» **EXERCISE DIRECTIONS**
Down to the final line, print the records again exactly.
>>>
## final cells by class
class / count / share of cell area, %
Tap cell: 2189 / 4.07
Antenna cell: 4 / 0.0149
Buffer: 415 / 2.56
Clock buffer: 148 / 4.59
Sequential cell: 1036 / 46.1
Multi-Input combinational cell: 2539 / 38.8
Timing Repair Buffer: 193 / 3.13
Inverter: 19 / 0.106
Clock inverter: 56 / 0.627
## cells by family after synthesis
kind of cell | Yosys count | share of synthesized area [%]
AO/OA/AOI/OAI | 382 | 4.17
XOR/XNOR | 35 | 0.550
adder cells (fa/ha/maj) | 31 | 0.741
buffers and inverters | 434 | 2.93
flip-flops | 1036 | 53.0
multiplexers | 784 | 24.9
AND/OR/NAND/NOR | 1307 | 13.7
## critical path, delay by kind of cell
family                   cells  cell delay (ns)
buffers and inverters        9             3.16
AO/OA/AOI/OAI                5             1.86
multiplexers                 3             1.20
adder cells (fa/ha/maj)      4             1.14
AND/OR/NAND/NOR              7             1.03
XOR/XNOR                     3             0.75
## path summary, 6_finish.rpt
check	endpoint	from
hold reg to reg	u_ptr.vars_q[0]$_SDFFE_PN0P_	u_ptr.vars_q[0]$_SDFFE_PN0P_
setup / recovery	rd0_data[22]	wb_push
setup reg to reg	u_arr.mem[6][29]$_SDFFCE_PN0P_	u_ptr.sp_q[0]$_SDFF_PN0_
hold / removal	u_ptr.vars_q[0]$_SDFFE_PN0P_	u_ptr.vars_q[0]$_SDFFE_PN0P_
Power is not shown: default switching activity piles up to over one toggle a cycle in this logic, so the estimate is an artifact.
<<<
» **RESPONSE BOX**
## final cells by class
class / count / share of cell area, %
Tap cell: 2189 / 4.07
Antenna cell: 4 / 0.0149
Buffer: 415 / 2.56
Clock buffer: 148 / 4.59
Sequential cell: 1036 / 46.1
Multi-Input combinational cell: 2539 / 38.8
Timing Repair Buffer: 193 / 3.13
Inverter: 19 / 0.106
Clock inverter: 56 / 0.627
## cells by family after synthesis
kind of cell | Yosys count | share of synthesized area [%]
AO/OA/AOI/OAI | 382 | 4.17
XOR/XNOR | 35 | 0.550
adder cells (fa/ha/maj) | 31 | 0.741
buffers and inverters | 434 | 2.93
flip-flops | 1036 | 53.0
multiplexers | 784 | 24.9
AND/OR/NAND/NOR | 1307 | 13.7
## critical path, delay by kind of cell
family                   cells  cell delay (ns)
buffers and inverters        9             3.16
AO/OA/AOI/OAI                5             1.86
multiplexers                 3             1.20
adder cells (fa/ha/maj)      4             1.14
AND/OR/NAND/NOR              7             1.03
XOR/XNOR                     3             0.75
## path summary, 6_finish.rpt
check	endpoint	from
hold reg to reg	u_ptr.vars_q[0]$_SDFFE_PN0P_	u_ptr.vars_q[0]$_SDFFE_PN0P_
setup / recovery	rd0_data[22]	wb_push
setup reg to reg	u_arr.mem[6][29]$_SDFFCE_PN0P_	u_ptr.sp_q[0]$_SDFF_PN0_
hold / removal	u_ptr.vars_q[0]$_SDFFE_PN0P_	u_ptr.vars_q[0]$_SDFFE_PN0P_
Power is not shown: default switching activity piles up to over one toggle a cycle in this logic, so the estimate is an artifact.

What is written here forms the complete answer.